Global historical context is important. But reading this gives one the idea that Thomson’s traditional impressionistic staccato writing style fails to mention that, for instance, The Big Parade was made during a moviegoing highpoint while All Quiet was released half-a-year into the Great Depression. The Depression is referenced, but not explained, nor used conjunctively with “Great,” three times. “Interwar,” “inter-war,” and/or “inter war,” a vitally important era for the sub-genre, along with “modernity” and/or “modernism” are never mentioned. Thomson expects You to know that, which is why he uses that pesky second-person “you” and royal “we” to implicate you and/or me, the reader(s), in his own shorthand of history. Neither can one find much information on the British Empire, nor its hand-over to the Americans in the 20th century, an important event You should already understand, I guess. Instead, he prefers patronizing the reader for not knowing where Somalia is on a map or how many Russians died during WW2—as if he’s unlocking the historical archives for the first time, thus enlightening us. He’ll be shocked to find out how many Chinese people died via the occupation by the Japanese Empire.

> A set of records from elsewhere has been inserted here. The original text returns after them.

===== src/rtl/cache_mem_arbiter.sv =====
// cache_mem_arbiter: shares one multi-cycle main memory between the I-cache
// and D-cache miss handlers. One client owns the memory at a time. Read data
// valids are steered only to the current owner. Ownership is held until the
// owner drops its request and every outstanding read has returned.
//
// Optional feature: define ARB_RR_EN to alternate ties between the two
// clients. When it is not defined, the D-side always wins a tie.
//
// Handshake: a client raises *_req and holds it for the whole transaction.
// *_gnt is decoded from the registered state, so a request sampled at edge N
// is granted from edge N onward. The memory is driven from the cycle after
// that edge. Read returns arrive as mem_rvld pulses. These are counted against
// issued reads, and the memory latency does not matter.
module cache_mem_arbiter #(
    parameter int ADDR_W       = 16,
    parameter int DATA_W       = 16,
    parameter int MAX_INFLIGHT = 7
) (
    input  logic              clk,
    input  logic              rst_n,
    input  logic              i_req,
    input  logic [ADDR_W-1:0] i_addr,
    output logic              i_gnt,
    output logic              i_data_vld,
    input  logic              d_req,
    input  logic              d_wr,
    input  logic [ADDR_W-1:0] d_addr,
    input  logic [DATA_W-1:0] d_wdata,
    output logic              d_gnt,
    output logic              d_data_vld,
    output logic [DATA_W-1:0] rdata,
    output logic              mem_en,
    output logic              mem_wr,
    output logic [ADDR_W-1:0] mem_addr,
    output logic [DATA_W-1:0] mem_wdata,
    input  logic [DATA_W-1:0] mem_rdata,
    input  logic              mem_rvld,
    output logic [1:0]        dbg_state,
    output logic [2:0]        dbg_inflight
);

    typedef enum logic [1:0] {
        S_IDLE    = 2'd0,
        S_I_OWN   = 2'd1,
        S_D_OWN   = 2'd2,
        S_D_WRITE = 2'd3
    } state_e;

    localparam logic [2:0] MAX_CNT = 3'(MAX_INFLIGHT);

    state_e     state_q, state_d;
    logic [2:0] inflight_q, inflight_d;
    logic       d_wins_tie;
    logic       rd_issue;
    logic       rd_return;

`ifdef ARB_RR_EN
    // 1 means that the D-side was the most recent owner.
    logic last_owner_q, last_owner_d;
`endif

    // Tie-break choice. In the round-robin build it favours the client that
    // did not own the memory last.
    always_comb begin
        d_wins_tie = 1'b1;
`ifdef ARB_RR_EN
        d_wins_tie = ~last_owner_q;
`endif
    end

    // Next-state logic. An owner is released only when its request is low and
    // no reads are outstanding, so late data always reaches the client that
    // issued the read.
    always_comb begin
        state_d = state_q;
        unique case (state_q)
            S_IDLE: begin
                if (i_req && d_req) begin
                    if (d_wins_tie) state_d = d_wr ? S_D_WRITE : S_D_OWN;
                    else            state_d = S_I_OWN;
                end else if (i_req) begin
                    state_d = S_I_OWN;
                end else if (d_req) begin
                    state_d = d_wr ? S_D_WRITE : S_D_OWN;
                end
            end
            S_I_OWN: begin
                if (!i_req && (inflight_q == 3'd0)) state_d = S_IDLE;
            end
            S_D_OWN: begin
                if (!d_req && (inflight_q == 3'd0)) state_d = S_IDLE;
            end
            S_D_WRITE: state_d = S_IDLE;
            default:   state_d = S_IDLE;
        endcase
    end

`ifdef ARB_RR_EN
    // Record which client was granted when the arbiter leaves IDLE.
    always_comb begin
        last_owner_d = last_owner_q;
        if (state_q == S_IDLE && state_d != S_IDLE)
            last_owner_d = (state_d == S_D_OWN) || (state_d == S_D_WRITE);
    end
`endif

    // Outstanding-read counter. It saturates at the top and never goes below
    // zero. A return at zero is spurious and is ignored.
    always_comb begin
        rd_issue   = mem_en & ~mem_wr;
        rd_return  = mem_rvld & (inflight_q != 3'd0);
        inflight_d = inflight_q;
        if (rd_issue && !rd_return) begin
            if (inflight_q != MAX_CNT) inflight_d = inflight_q + 3'd1;
        end else if (rd_return && !rd_issue) begin
            inflight_d = inflight_q - 3'd1;
        end
    end

    // Memory-side and grant decode. These are built from the registered state
    // and the owner's live request/address. They never depend on mem_rvld.
    always_comb begin
        i_gnt     = 1'b0;
        d_gnt     = 1'b0;
        mem_en    = 1'b0;
        mem_wr    = 1'b0;
        mem_addr  = '0;
        mem_wdata = '0;
        unique case (state_q)
            S_I_OWN: begin
                i_gnt    = 1'b1;
                mem_en   = i_req;
                mem_addr = i_addr;
            end
            S_D_OWN: begin
                d_gnt    = 1'b1;
                mem_en   = d_req;
                mem_addr = d_addr;
            end
            S_D_WRITE: begin
                d_gnt     = 1'b1;
                mem_en    = 1'b1;
                mem_wr    = 1'b1;
                mem_addr  = d_addr;
                mem_wdata = d_wdata;
            end
            default: ;
        endcase
    end

    // Steer returning read data to the owner only. Returns in IDLE or in
    // D_WRITE are dropped.
    always_comb begin
        i_data_vld   = mem_rvld & (state_q == S_I_OWN);
        d_data_vld   = mem_rvld & (state_q == S_D_OWN);
        rdata        = mem_rdata;
        dbg_state    = state_q;
        dbg_inflight = inflight_q;
    end

    // State, counter and optional last-owner registers. Reset drops every
    // grant immediately.
    always_ff @(posedge clk or negedge rst_n) begin
        if (!rst_n) begin
            state_q      <= S_IDLE;
            inflight_q   <= 3'd0;
`ifdef ARB_RR_EN
            last_owner_q <= 1'b0;
`endif
        end else begin
            state_q      <= state_d;
            inflight_q   <= inflight_d;
`ifdef ARB_RR_EN
            last_owner_q <= last_owner_d;
`endif
        end
    end

endmodule


===== config.mk =====
export PLATFORM = sky130hd
export DESIGN_NAME = cache_mem_arbiter
export DESIGN_NICKNAME = d
export VERILOG_FILES = /design/src/rtl/cache_mem_arbiter.sv
export SDC_FILE = /design/constraint.sdc
export NUM_CORES = 1
export LEC_CHECK = 0
export BUFFER_PORTS_ARGS = -buffer_cell sky130_fd_sc_hd__buf_2
export CORE_AREA = 2 2 58 60
export DETAILED_ROUTE_END_ITERATION = 8
export DIE_AREA = 0 0 60 62
export GPL_ROUTABILITY_DRIVEN = 0
export GPL_TIMING_DRIVEN = 0
export PLACE_DENSITY = 0.79
export RECOVER_POWER = 25
export SLEW_MARGIN = 20
export SYNTH_ARGS = -nofsm -noshare
export SYNTH_HDL_FRONTEND = slang
export SYNTH_SLANG_ARGS = --single-unit

===== constraint.sdc =====
create_clock -name clk -period 2.34 [get_ports clk]
set_input_delay 0.234 -clock clk [delete_from_list [all_inputs] [get_ports clk]]
set_output_delay 0.234 -clock clk [all_outputs]
set_load 0.01 [all_outputs]

; ---- Yosys cells after proc, flatten, opt, wreduce, memory -nomap -nowiden
; Cells that the tools add are included.
[totals]
word_cells = 49
ff_bits = 5
in_bits = 70
[classes]
mux = 16
eq_ne = 8
reduce_logical = 16
bitwise = 5
addsub = 2
[ops]
columns = op, count
row1 = $pmux 16 s2, 1
row2 = $mux 16, 1
row3 = $mux 2, 5
row4 = $mux 3, 3
row5 = $pmux 2 s4, 1
row6 = $logic_and 1x1->1, 5
row7 = $and 1x1->1, 4
row8 = $eq 2x2->1 const B, 2
row9 = $logic_not 1->1, 4
row10 = $mux 1, 4
row11 = $ne 2x2->1 const B, 2
row12 = $ne 4x4->1 const B, 1
row13 = $add 3x1->3 const B, 1
row14 = $logic_not 3->1, 1
row15 = $ne 3x3->1 const B, 1
row16 = $pmux 1 s3, 1
row17 = $reduce_and 3->1, 1
row18 = $reduce_bool 3->1, 1
row19 = $sub 3x1->3 const B, 1
row20 = $eq 2x1->1 const B, 1
row21 = $logic_not 2->1, 1
row22 = $ne 2x1->1 const B, 1
row23 = $reduce_and 2->1, 1
row24 = $reduce_bool 2->1, 1
row25 = other kinds (2), 2

; ---- Logic depth before layout (Yosys ltp)
; Gate-level depths: netlist (run 1).
[logic_depth]
ltp_word = 8
ltp_mapped = 9
mapped_depth_nobuf = 8

; ---- Worst setup path before layout (run 1)
; Ideal clock, no wire load.
[synth_path]
path_type = reg2reg
startpoint = register inflight_q[2], in the netlist dbg_inflight[2]
endpoint = register inflight_q[1], in the netlist dbg_inflight[1]
path_stages_with_launch = 9
synth_period_minus_slack_ns = 2.147
required_time_ns = 2.269
path_slack_ns = 0.193
arrival_ns = 2.076
setup_time_ns = 0.071
path_buffers = 1
path_cell_list = dfrtp_1 > buf_2 > or3_1 > nand2_1 > nand2_1 > fa_1 > inv_1 > or3_1 > nand4_1
[synth_between]
elab_cells_between_ends = 10
[synth_rtl]
columns = item, line_no
row1 = "start, declared", 52  ; logic [2:0] inflight_q, inflight_d;
row2 = "start signal, assigned", 172  ; inflight_q <= inflight_d;
row3 = $reduce_bool 3->1, 111  ; rd_return = mem_rvld & (inflight_q != 3'd0);
row4 = $and 1x1->1, 111
row5 = $logic_not 1->1, 113  ; if (rd_issue && !rd_return) begin
row6 = $logic_and 1x1->1, 113
row7 = $mux 3, 113
row8 = named net inflight_d[1], 52
; The timed path passes the listed nets, and every way through them passes these cells.
; A chain may end at the register's enable or synchronous reset.

; ---- Worst setup path in the final report (run 1)
; Same ends and word-level chain as after synthesis.

==> impl_metrics.toml, run 1 <==
[timing]
final-hold-violation-count = 0
worst_pin_slew_ns = 0.397
setup_tns_ns = 0
setup_viol = 0
max_freq_mhz = 450
skew_ns = 0.00274
layout_setup_ws_ns = 0.116
fin_crit_ns = 2.22
slew_headroom = 0.736
finalCritPeriodShare = 0.951
grt_setup_unrepaired = "false"
drv_slew = 0

[detailed_routing]
ant_nets = 0
drc_errors = 0
wirelength_um = 3120
wire_per_inst_um = 11.0
drtPass1Iterations = 4
viasPerCell = 4.74
drtIter0Drc = 29
vias = 1345

[cells_and_area]
layout.cells.non_filler = 284
final_common_cell = "buf_2"
nets = 310
final_util = 0.486
syn_to_final_growth_pct = 71.3
mostFrequentLayoutCells = "buf_2, clkbuf_1, a22o_1, and3_1, buf_4"
drive_gt1_frac = 0.538
num_antenna_cells = 0

[critical_path]
crit_type = "flip-flop to flip-flop"
cp-end-kind = "flip-flop"
worstPathRequired_ns = 2.50
start_kind = "flip-flop"
path_max_fanout = 10
crit_arrival_ns = 2.39

[pwr]
leakage_nw = 0.932
power.total_mw = 1.37
power_density_nw_per_um2 = 885
ir_drop_mv = 0.549

[clocking]
clock_path_buffers = 2
root_buffer = "clkbuf_4"
cts.sink_count = 5
worstSkewPairLatency_ns = 0.23
cts_made_buffers = 3
cts.htree.levels = 1
cts_setup_buffers = 0
cts_tree = "yes"
clkTransAtPathRegs_ns = 0.04

[grt]
grt_max_degree = 12
gr-total-overflow = 0
globalRouteTotalUtil = 0.148
first_global_vias = 1014
antenna_found_initial = 0
grt_pass1_wl_um = 4350

[floorplan]
die_x_um = 60
initial_core_util = 0.284
design.core.area_sq_um = 3180
die_area_sq_um = 3720
rows = 21
io_pins = 129
die-height_um = 62

[placed_design]
dpl.hpwl_um = 2570
dpl_worst_slack_ns = 0.128
place_inst = 279
io_buffers = 112

[logic_synthesis]
synthesis.area_sq_um = 902
synth_warnings = 0
ys_seq_area_frac = 0.139
syn_inst = 121
synth-seq-cells = 5
synth_cell_type_count = 33
syn_avg_cell_area_sq_um = 7.46
syn_nets = 192

[status]
status = "complete, no violations"

[job]
maxCapViolations = 0

[hold_path]
hold_class = "input pin to flip-flop"
[report_power, final]
group	internal, mW	switching [mW]
Clock	0.0643	0.0324
Sequential	0.127	0.0807
Combinational	0.498	0.565
[Yosys cell counts]
cell      number  area [sq um]
and3_1        16           100
and3b_1        4          35.0
o211ai_1       1          7.51
o31ai_1        1          7.51
a31oi_1        1          6.26
nor2_1         4          15.0
nor2b_1        3          18.8
nand2_1        8          30.0
a21oi_1        2          10.0
nand4_1        2          12.5
o21ai_0        5          25.0
and2_1         2          12.5
buf_2          6          30.0
a22o_1        16           140
o211ai_2       1          12.5
a41oi_1        1          8.76
o21ai_1        1          5.00
fa_1           1          20.0
a32oi_1        1          8.76
nand3b_1       2          15.0
buf_6          1          11.3
or3_1          2          12.5
dfrtp_1        5           125
a311oi_1       1          8.76
buf_4         16           120
clkbuf_1       6          22.5
a211oi_1       3          22.5
inv_1          3          11.3
a211o_1        1          8.76
nand4b_1       2          17.5
nor3_1         1          5.00
nand2b_1       1          6.26
nor3_2         1          10.0
[worst max-delay path, stage by stage, from the launching register on]
cell	delay [ns]
dfrtp_1	0.36
buf_2	0.17
or3_4	0.41
nand2_1	0.08
nand2_1	0.06
fa_1	0.53
inv_1	0.07
or3_1	0.36
nand4_1	0.10
[layout make-up]
type	count	area, sq um
sequential	5	125
clock buffer	4	26.3
timing repair buffer	113	554
inverter	3	11.3
fill	329	1630
buffer	29	184
multi-input combinational	84	587
tap	46	57.6
[cells by family after synthesis]
family	count (synthesis)	synth area share
and+or+nand+nor	48	0.322
DFF	5	0.139
buffers and inverters	32	0.216
AOI/OAI and AO/OA	35	0.301
adders and majority gates	1	0.0222
[layer usage]
metal,global-route usage,vias up,routed length [um]
li1,-,667,-
met1,0.186,599,1230
met2,0.276,79,1620
met3,0.0124,0,282
met4,0.0317,0,0
met5,0,-,0
[final timing paths]
| path | from | endpoint | slack, ns | depth (start not counted) |
|---|---|---|---|---|
| max | dbg_inflight[2]$_DFFE_PN0P_ | dbg_inflight[1]$_DFFE_PN0P_ | 0.12 | 8 |
| min | d_req | dbg_state[1]$_DFFE_PN0P_ | 0.30 | 3 |
| max reg2reg | dbg_inflight[2]$_DFFE_PN0P_ | dbg_inflight[1]$_DFFE_PN0P_ | 0.12 | 8 |
| min reg2reg | dbg_inflight[2]$_DFFE_PN0P_ | dbg_inflight[2]$_DFFE_PN0P_ | 0.73 | 2 |
| max in group asynchronous | rst_n | dbg_inflight[1]$_DFFE_PN0P_ | 1.75 | 2 |
| min in group asynchronous | rst_n | dbg_state[0]$_DFFE_PN0P_ | 0.38 | 2 |
[through the flow]
| step | hold slack [ns] | instance area [sq um] |
|---|---|---|
| after floorplan | -0.0616 | 902 |
| after global placement | 0.0462 | 1520 |
| after detailed placement | 0.0536 | 1520 |
| after CTS | 0.295 | 1560 |
| after global routing | 0.324 | 1550 |
| final | 0.298 | 1550 |
[state kept, by name (all words and copies together), names as in the netlist]
signal and count:
dbg_inflight 3, dbg_state 2
[what timing repair did]
action | 4_1_cts | 5_1_grt
hold endpoints to repair | 5 | 0
endpoints found under the setup margin | 0 | 1
resized for setup | 0 | 1
hold buffers | 1 | 0
No activity file was read; power rests on OpenSTA's default activity.
==> run 2, diff against run 1 <==
clock period = 2.11 ns   (was 2.34 ns; I/O delays follow)
==> run 2 against run 1 <==
Net effect: clock-buffer cell count did not move; worst setup slack got worse by 0.11 ns; critical path depth did not move; utilization rose by 2.7 points; largest cell class unchanged; sequential power fell by 4%; sequential share of layout area fell by 0.20 points; first-iteration DRC count rose by 6.9%; cell area rose by 5.6%; via count rose by 2.0%; final cell count rose by 2.5%; routed wire length rose by 6.8%.
==> impl_metrics.toml, run 2 (synthesis results as in run 1) <==
[status]
status = "complete, no violations"

[critical_path]
path_max_fanout = 4
path_buf_inv = 2
crit_arrival_ns = 2.27
critPathSlowestCell = "fa_2"
cp_cell_sequence = "buf_6 > or3_4 > nand2_2 > nand2_2 > fa_2 > inv_2 > or3_1 > nand4_1"
cp-end-kind = "flip-flop"
cp_common_cell = "nand2_2"
slowest_delay_ns = 0.55
crit_type = "flip-flop to flip-flop"
start_kind = "flip-flop"
critPathTopFamily = "simple AND/OR/NAND/NOR gates"
worstPathRequired_ns = 2.28

[cells_and_area]
nets = 317
fillers = 333
final_cell_area_sq_um = 1630
mostFrequentLayoutCells = "buf_2, buf_4, clkbuf_1"
num_antenna_cells = 0
layout.cells.non_filler = 291
multi_input_area_sq_um = 611
syn_to_final_growth_pct = 80.9
regArea_sq_um = 129
drive_gt1_frac = 0.592
largest_reg_flops = 3
final_common_cell = "buf_2"

[grt]
antenna_found_initial = 0
gr-total-overflow = 0
grt_max_degree = 11
first_global_vias = 1126
grt_pass1_wl_um = 4600
globalRouteTotalUtil = 0.156

[floorplan]
die_x_um = 60
die-height_um = 62
die_area_sq_um = 3720
rows = 21
initial_core_util = 0.284
io_pins = 129
design.core.area_sq_um = 3180

[placed_design]
dpl_worst_slack_ns = -0.0916
placed_area_sq_um = 1530
dpl.hpwl_um = 2600
io_buffers = 112
place_inst = 279

[clocking]
root_buffer = "clkbuf_4"
cts.htree.levels = 1
cts_made_buffers = 3
clock_path_buffers = 2
clkTransAtPathRegs_ns = 0.05
worstSkewPairLatency_ns = 0.25
cts.sink_count = 5
cts_tree = "yes"

[timing]
max_freq_mhz = 474
slew_headroom = 0.750
layout_setup_ws_ns = 0.00237
skew_ns = 0.00687
final-hold-violation-count = 0
fin_crit_ns = 2.11
grt_setup_unrepaired = "true"
worst_hold_slack_ns = 0.291
finalCritPeriodShare = 0.999
setup_viol = 0
worst_pin_slew_ns = 0.376
drv_slew = 0
setup_tns_ns = 0

[detailed_routing]
viasPerCell = 4.71
drc_errors = 0
wirelength_um = 3340
drtIter0Drc = 31
drtPass1Iterations = 4
wire_per_inst_um = 11.5
vias = 1372
ant_nets = 0

[job]
maxCapViolations = 0

[pwr]
ir_drop_mv = 0.563
leakage_nw = 0.962
power_density_nw_per_um2 = 1040

[hold_path]
hold_class = "input pin to flip-flop"
-- run 2: cell types whose count changed in the layout (fill, tap and decap cells not counted), moves of 3 or more --
cell	delta
nand2_1	-3
nand2_2	+3
buf_4	+7
dfrtp_2	+3
dfrtp_1	-3
-- run 2: worst paths after layout --
path	slack, ns	start	depth (start not counted)	end
min in group asynchronous	0.35	rst_n	2	dbg_inflight[1]$_DFFE_PN0P_
setup reg to reg	0.002	dbg_inflight[2]$_DFFE_PN0P_	8	dbg_inflight[1]$_DFFE_PN0P_
hold reg to reg	0.72	dbg_inflight[2]$_DFFE_PN0P_	3	dbg_inflight[2]$_DFFE_PN0P_
max in group asynchronous	1.53	rst_n	2	dbg_inflight[0]$_DFFE_PN0P_
setup / recovery	0.002	dbg_inflight[2]$_DFFE_PN0P_	8	dbg_inflight[1]$_DFFE_PN0P_
hold / removal	0.29	d_req	3	dbg_state[1]$_DFFE_PN0P_
-- run 2: routing by layer --
metal	GRT usage	part of all wire
met2	0.287	0.52
met4	0.0444	0.012
met1	0.198	0.41
met5	0	0
met3	0.00621	0.053
-- run 2: where the power goes --
part	total (mW)	switching, mW	internal, mW
Combinational	1.39	0.724	0.662
Sequential	0.200	0.0538	0.146
Clock	0.114	0.0419	0.0716
-- run 2: metrics by stage --
step,utilization,power (mW)
after floorplan,-,0.996
after global placement,0.482,1.41
after detailed placement,0.482,1.42
after CTS,0.501,1.60
after global routing,0.513,1.84
final,0.513,1.70
-- run 2: cell type report --
class | instances | area share
plain buffers | 29 | 0.117
clock buffers | 4 | 0.0161
inverters | 3 | 0.00690
multi-input cells | 84 | 0.374
flip-flops and latches | 5 | 0.0790
well taps | 46 | 0.0353
repair buffers | 120 | 0.372
-- run 2: repair_timing --
action / CTS / global route
pin swaps: 1 / 6
gates resized for setup: 2 / 8
endpoints found under the hold margin: 5 / 0
endpoints found under the setup margin: 2 / 2
hold buffers: 1 / 0
buffers inserted: 3 / 4
-- run 2: worst reg2reg max path, stage by stage, from the launching register on --
cell	delay, ns
dfrtp_1	0.38
buf_6	0.12
or3_4	0.38
nand2_2	0.07
nand2_2	0.05
fa_2	0.55
inv_2	0.04
or3_1	0.30
nand4_1	0.13
==> run 3, diff against run 2 <==
CORE_AREA = 2 2 57 59   (was 2 2 58 60)
CTS_BUF_LIST = sky130_fd_sc_hd__clkbuf_4   (was unset)
DIE_AREA = 0 0 59 61   (was 0 0 60 62)
PLACE_DENSITY = 0.81   (was 0.79)
==> run 3 against run 2 <==
Net effect: final cell count fell by 4.5%; maximum frequency fell by 0.11%; largest cell class unchanged; global-route usage rose by 1.4 points; flip-flop and latch count did not move; non-clock buffer count did not move; clock skew fell by 0.0045 ns; critical path depth did not move; register-to-register slack barely moved.
==> impl_metrics.toml, run 3 (synthesis results as in run 1) <==
[detailed_routing]
drc_errors = 0
wirelength_um = 3400
ant_nets = 0
viasPerCell = 4.88
vias = 1358
drtIter0Drc = 66
wire_per_inst_um = 12.2
drtPass1Iterations = 4

[clocking]
worstSkewPairLatency_ns = 0.25
cts_made_buffers = 3
root_buffer = "clkbuf_4"
cts.sink_count = 5
clkTransAtPathRegs_ns = 0.04
cts.htree.levels = 1
cts_tree = "yes"
clock_path_buffers = 2

[cells_and_area]
syn_to_final_growth_pct = 78.6
final_common_cell = "buf_2"
final_cell_area_sq_um = 1610
num_antenna_cells = 0
drive_gt1_frac = 0.584
nets = 317
largest_reg_flops = 3
fillers = 293
final_util = 0.546
mostFrequentLayoutCells = "buf_2, buf_4, clkbuf_1"

[critical_path]
crit_arrival_ns = 2.20
cp_cell_sequence = "buf_6 > or3_4 > nand2_2 > nand2_2 > fa_2 > buf_4 > a32oi_1 > nand4_1"
crit_cells = 8
cp_common_cell = "nand2_2"
crit_type = "flip-flop to flip-flop"
r2r_cells = 8
worstPathRequired_ns = 2.20
start_kind = "flip-flop"
cp-end-kind = "flip-flop"
critPathSlowestCell = "fa_2"
critPathTopFamily = "simple AND/OR/NAND/NOR gates"
slowest_delay_ns = 0.44
path_buf_inv = 2
path_max_fanout = 3

[grt]
globalRouteTotalUtil = 0.169
gr-total-overflow = 0
antenna_found_initial = 0
grt_max_degree = 11
first_global_vias = 1161
grt_pass1_wl_um = 4870

[floorplan]
io_pins = 129
rows = 20
design.core.area_sq_um = 2950
initial_core_util = 0.306
die_x_um = 59
die_area_sq_um = 3600
die-height_um = 61

[job]
maxCapViolations = 0

[placed_design]
placed_area_sq_um = 1520
io_buffers = 112
dpl.hpwl_um = 2730

[pwr]
p_comb_frac = 0.809
power_density_nw_per_um2 = 1050
p_seq_frac = 0.118
p_switching_uw = 815
ir_drop_mv = 0.596
leakage_nw = 0.968
p_int_uw = 873
p_clk_frac = 0.073
switching_share = 0.483

[hold_path]
hold_class = "input pin to flip-flop"
holdPathStages = 3

[timing]
slew_headroom = 0.759
skew_ns = 0.00235
finalCritPeriodShare = 1.00
worst_pin_slew_ns = 0.362
max_freq_mhz = 474
setup_viol = 0
grt_setup_unrepaired = "true"
final-hold-violation-count = 0
fin_crit_ns = 2.11
drv_slew = 0

[status]
status = "complete, no violations"
==> run 3: timing repair <==
item	in CTS	in global routing
hold buffers	1	0
resized for setup	2	5
endpoints found under the setup margin	2	2
pin swaps	1	5
buffers inserted	3	4
hold endpoints to repair	5	0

Thomson too often relies on disputed facts and anachronisms in his disjointed impressions. For instance, he claims that WW1 “was the first war in which governments felt the need to justify the exercise of those who served.” Before 1914, did governments never propagandized war efforts to retain combat readiness? It wasn’t even the first war of the century to do this. Or that the machine gun, specifically the MG 08—which he uncomfortably fetishizes and tries to implicate us in that as well—though invented in 1890, “had very little testing in action.” Perhaps the Russo-Japanese War, taking place before Thomson’s starting point in 1914, wasn’t cinematic enough. But apparently WW1 was the annunciation of many other weapon technologies: machine guns as well as long-range artillery, submarines, airplanes. One shouldn’t bother looking into the Boer War, the American Civil War, or the Italo-Turkish War. And lastly, to make a counter-point about Russia, he writes that “battle has not been fought on US ground since 1865.” Does Pearl Harbor not count because it was mostly in the water/air—a game of semantics? But surely, he knows about the American Indian Wars, right? As disgusting as those were, they were fought on, and very much for, so-called “US ground.” Or what about that incursion by Pancho Villa into New Mexico in 1916 that Patton was sent to quell? Thomson mentions this incident no more than sixty pages prior but maybe forgot.